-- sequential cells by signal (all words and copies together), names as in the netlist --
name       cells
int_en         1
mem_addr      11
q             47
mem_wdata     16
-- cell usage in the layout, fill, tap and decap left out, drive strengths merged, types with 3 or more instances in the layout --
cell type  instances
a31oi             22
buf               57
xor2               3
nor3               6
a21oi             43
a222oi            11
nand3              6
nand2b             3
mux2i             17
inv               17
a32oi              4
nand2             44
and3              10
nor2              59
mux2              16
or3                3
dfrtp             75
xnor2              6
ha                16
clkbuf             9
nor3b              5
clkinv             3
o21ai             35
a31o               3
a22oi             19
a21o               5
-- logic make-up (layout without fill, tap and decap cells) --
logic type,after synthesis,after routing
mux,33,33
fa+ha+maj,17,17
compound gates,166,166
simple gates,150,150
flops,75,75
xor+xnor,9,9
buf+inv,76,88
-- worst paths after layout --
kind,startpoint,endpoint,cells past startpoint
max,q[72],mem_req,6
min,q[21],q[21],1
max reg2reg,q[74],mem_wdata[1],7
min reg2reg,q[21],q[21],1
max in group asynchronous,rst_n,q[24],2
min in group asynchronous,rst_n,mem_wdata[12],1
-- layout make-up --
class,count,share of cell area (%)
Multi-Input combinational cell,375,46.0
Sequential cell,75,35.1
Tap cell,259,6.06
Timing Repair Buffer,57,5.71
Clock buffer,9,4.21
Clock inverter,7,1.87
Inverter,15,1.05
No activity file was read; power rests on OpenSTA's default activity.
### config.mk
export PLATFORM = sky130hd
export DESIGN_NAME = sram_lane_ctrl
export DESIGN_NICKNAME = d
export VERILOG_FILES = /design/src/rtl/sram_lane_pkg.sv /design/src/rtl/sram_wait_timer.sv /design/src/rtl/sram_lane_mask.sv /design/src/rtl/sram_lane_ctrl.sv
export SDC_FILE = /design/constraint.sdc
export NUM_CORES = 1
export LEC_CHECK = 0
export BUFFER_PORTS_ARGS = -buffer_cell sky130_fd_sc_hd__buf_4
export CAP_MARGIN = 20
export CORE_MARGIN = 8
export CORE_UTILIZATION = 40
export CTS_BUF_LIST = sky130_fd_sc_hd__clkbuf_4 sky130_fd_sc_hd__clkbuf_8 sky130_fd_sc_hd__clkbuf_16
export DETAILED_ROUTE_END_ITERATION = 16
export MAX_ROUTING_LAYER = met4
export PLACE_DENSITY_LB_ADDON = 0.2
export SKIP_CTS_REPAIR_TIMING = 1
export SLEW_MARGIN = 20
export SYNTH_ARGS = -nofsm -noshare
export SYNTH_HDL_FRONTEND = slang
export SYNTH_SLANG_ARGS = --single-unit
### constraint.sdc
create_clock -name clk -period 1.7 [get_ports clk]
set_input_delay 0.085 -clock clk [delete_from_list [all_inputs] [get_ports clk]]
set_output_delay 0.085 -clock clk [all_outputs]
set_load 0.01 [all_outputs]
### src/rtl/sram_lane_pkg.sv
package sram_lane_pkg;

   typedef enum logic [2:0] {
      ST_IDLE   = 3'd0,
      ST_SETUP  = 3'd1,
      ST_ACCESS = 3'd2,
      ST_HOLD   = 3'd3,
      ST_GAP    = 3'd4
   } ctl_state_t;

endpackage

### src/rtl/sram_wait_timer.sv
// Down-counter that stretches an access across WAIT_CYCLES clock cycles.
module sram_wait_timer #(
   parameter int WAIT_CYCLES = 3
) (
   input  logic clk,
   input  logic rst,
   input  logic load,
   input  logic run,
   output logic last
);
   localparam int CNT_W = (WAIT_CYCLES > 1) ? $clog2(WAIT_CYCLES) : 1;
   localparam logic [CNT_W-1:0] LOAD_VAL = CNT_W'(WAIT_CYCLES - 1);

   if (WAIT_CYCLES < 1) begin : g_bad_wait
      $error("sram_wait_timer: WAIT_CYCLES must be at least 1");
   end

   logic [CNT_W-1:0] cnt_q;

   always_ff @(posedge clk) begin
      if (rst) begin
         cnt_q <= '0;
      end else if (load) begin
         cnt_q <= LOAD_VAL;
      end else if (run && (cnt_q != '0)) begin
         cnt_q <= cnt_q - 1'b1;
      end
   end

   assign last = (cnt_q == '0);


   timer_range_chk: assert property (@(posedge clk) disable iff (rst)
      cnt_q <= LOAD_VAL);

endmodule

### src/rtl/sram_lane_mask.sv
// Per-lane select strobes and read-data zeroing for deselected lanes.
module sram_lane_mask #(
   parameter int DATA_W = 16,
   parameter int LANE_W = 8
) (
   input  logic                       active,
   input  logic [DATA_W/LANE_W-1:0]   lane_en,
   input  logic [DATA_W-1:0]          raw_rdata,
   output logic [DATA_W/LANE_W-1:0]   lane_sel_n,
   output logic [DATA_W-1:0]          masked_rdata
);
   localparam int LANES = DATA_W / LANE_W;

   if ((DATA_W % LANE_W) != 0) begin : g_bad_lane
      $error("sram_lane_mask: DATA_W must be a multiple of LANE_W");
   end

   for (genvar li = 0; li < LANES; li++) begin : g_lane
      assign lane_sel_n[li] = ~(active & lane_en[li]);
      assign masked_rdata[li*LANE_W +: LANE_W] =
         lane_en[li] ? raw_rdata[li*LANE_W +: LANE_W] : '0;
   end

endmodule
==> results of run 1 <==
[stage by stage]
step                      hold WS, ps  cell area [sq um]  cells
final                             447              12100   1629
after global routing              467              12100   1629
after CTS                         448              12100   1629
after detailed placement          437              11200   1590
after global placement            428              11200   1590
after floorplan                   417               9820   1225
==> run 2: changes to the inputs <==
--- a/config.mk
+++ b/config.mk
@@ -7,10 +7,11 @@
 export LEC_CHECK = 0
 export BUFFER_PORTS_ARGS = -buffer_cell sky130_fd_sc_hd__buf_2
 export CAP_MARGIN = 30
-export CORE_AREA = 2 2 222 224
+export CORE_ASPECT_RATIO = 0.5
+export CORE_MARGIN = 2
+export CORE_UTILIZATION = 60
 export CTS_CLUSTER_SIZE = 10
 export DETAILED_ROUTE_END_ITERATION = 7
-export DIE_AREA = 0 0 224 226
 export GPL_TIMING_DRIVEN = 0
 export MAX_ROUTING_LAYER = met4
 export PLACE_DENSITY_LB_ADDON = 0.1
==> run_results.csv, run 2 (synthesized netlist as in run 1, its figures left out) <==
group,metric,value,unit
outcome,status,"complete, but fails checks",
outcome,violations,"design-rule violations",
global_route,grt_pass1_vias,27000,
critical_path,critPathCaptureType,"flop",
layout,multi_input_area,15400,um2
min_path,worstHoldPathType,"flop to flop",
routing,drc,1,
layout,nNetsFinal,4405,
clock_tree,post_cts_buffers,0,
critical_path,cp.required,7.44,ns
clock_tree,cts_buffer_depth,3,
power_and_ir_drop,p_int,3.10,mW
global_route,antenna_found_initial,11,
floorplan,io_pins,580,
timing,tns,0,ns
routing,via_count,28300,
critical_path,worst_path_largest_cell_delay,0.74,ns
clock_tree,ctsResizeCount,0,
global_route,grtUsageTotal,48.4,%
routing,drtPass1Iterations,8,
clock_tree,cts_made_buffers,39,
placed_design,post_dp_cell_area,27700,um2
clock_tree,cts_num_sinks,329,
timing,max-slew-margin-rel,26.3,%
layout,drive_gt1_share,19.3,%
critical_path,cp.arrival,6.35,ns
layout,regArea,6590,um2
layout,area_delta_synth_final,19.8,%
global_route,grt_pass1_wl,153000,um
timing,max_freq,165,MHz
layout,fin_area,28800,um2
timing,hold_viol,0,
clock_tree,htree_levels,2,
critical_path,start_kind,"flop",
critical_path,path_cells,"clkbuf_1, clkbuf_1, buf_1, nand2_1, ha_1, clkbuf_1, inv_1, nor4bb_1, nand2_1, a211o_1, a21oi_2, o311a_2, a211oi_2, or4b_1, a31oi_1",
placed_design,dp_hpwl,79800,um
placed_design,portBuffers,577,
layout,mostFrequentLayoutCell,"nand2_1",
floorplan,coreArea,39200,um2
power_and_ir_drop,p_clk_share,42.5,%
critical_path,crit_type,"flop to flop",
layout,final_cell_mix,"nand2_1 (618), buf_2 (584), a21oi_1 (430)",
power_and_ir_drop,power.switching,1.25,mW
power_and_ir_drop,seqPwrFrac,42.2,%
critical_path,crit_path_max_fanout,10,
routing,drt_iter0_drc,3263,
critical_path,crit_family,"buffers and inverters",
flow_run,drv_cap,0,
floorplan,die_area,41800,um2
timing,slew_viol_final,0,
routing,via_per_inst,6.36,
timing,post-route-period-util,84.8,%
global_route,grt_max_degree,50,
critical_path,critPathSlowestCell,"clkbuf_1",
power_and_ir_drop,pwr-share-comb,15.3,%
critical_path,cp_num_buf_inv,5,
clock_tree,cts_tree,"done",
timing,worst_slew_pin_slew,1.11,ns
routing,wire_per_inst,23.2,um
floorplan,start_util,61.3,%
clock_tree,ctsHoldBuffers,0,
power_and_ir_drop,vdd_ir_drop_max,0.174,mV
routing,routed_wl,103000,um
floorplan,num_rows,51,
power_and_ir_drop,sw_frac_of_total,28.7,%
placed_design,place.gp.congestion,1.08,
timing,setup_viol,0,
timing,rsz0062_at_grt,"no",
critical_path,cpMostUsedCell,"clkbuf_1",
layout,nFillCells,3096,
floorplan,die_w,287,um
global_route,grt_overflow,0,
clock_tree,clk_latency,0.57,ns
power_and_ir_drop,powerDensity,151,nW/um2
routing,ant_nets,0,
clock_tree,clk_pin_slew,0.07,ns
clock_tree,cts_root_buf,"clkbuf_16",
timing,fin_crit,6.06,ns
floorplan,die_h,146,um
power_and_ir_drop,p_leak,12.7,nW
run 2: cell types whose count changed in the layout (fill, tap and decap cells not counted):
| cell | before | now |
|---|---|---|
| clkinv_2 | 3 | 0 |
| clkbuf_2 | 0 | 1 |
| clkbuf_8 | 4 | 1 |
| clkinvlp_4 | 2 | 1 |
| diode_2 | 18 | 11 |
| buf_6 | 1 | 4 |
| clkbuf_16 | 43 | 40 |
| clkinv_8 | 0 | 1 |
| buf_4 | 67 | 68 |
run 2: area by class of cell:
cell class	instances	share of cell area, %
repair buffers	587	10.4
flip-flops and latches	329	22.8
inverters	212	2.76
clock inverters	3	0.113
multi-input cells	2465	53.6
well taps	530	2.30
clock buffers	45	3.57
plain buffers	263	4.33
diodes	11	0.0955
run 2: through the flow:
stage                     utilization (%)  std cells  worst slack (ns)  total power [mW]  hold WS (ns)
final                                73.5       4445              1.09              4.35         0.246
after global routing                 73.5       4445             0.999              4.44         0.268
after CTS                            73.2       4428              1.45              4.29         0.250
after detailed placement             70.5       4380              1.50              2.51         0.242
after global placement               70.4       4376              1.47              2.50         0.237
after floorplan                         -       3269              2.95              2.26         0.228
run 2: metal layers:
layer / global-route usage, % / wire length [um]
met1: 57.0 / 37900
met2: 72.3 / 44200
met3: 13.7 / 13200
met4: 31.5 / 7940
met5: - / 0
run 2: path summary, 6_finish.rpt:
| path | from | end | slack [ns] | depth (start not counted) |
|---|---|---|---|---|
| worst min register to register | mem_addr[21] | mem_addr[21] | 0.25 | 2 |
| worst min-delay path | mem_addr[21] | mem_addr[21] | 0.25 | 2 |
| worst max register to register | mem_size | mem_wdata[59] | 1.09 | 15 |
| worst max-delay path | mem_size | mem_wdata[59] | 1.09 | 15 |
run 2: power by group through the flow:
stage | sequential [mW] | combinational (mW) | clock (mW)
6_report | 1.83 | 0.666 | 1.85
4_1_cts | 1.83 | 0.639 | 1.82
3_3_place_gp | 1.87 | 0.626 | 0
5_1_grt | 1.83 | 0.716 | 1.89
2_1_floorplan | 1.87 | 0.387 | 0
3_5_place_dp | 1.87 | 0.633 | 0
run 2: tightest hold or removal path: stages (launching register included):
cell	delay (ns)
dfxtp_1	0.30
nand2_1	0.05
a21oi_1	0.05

-*-*-

§ WHAT THE TASK ASKS: Starting with the line above that holds "global_route,grtUsageTotal,48.4,%" and stopping with the line that holds "run 2: cell", reproduce each line exactly, omitting all other lines.

§ RESPONSE TO THIS EXERCISE:
global_route,grtUsageTotal,48.4,%
routing,drtPass1Iterations,8,
clock_tree,cts_made_buffers,39,
placed_design,post_dp_cell_area,27700,um2
clock_tree,cts_num_sinks,329,
timing,max-slew-margin-rel,26.3,%
layout,drive_gt1_share,19.3,%
critical_path,cp.arrival,6.35,ns
layout,regArea,6590,um2
layout,area_delta_synth_final,19.8,%
global_route,grt_pass1_wl,153000,um
timing,max_freq,165,MHz
layout,fin_area,28800,um2
timing,hold_viol,0,
clock_tree,htree_levels,2,
critical_path,start_kind,"flop",
critical_path,path_cells,"clkbuf_1, clkbuf_1, buf_1, nand2_1, ha_1, clkbuf_1, inv_1, nor4bb_1, nand2_1, a211o_1, a21oi_2, o311a_2, a211oi_2, or4b_1, a31oi_1",
placed_design,dp_hpwl,79800,um
placed_design,portBuffers,577,
layout,mostFrequentLayoutCell,"nand2_1",
floorplan,coreArea,39200,um2
power_and_ir_drop,p_clk_share,42.5,%
critical_path,crit_type,"flop to flop",
layout,final_cell_mix,"nand2_1 (618), buf_2 (584), a21oi_1 (430)",
power_and_ir_drop,power.switching,1.25,mW
power_and_ir_drop,seqPwrFrac,42.2,%
critical_path,crit_path_max_fanout,10,
routing,drt_iter0_drc,3263,
critical_path,crit_family,"buffers and inverters",
flow_run,drv_cap,0,
floorplan,die_area,41800,um2
timing,slew_viol_final,0,
routing,via_per_inst,6.36,
timing,post-route-period-util,84.8,%
global_route,grt_max_degree,50,
critical_path,critPathSlowestCell,"clkbuf_1",
power_and_ir_drop,pwr-share-comb,15.3,%
critical_path,cp_num_buf_inv,5,
clock_tree,cts_tree,"done",
timing,worst_slew_pin_slew,1.11,ns
routing,wire_per_inst,23.2,um
floorplan,start_util,61.3,%
clock_tree,ctsHoldBuffers,0,
power_and_ir_drop,vdd_ir_drop_max,0.174,mV
routing,routed_wl,103000,um
floorplan,num_rows,51,
power_and_ir_drop,sw_frac_of_total,28.7,%
placed_design,place.gp.congestion,1.08,
timing,setup_viol,0,
timing,rsz0062_at_grt,"no",
critical_path,cpMostUsedCell,"clkbuf_1",
layout,nFillCells,3096,
floorplan,die_w,287,um
global_route,grt_overflow,0,
clock_tree,clk_latency,0.57,ns
power_and_ir_drop,powerDensity,151,nW/um2
routing,ant_nets,0,
clock_tree,clk_pin_slew,0.07,ns
clock_tree,cts_root_buf,"clkbuf_16",
timing,fin_crit,6.06,ns
floorplan,die_h,146,um
power_and_ir_drop,p_leak,12.7,nW
run 2: cell types whose count changed in the layout (fill, tap and decap cells not counted):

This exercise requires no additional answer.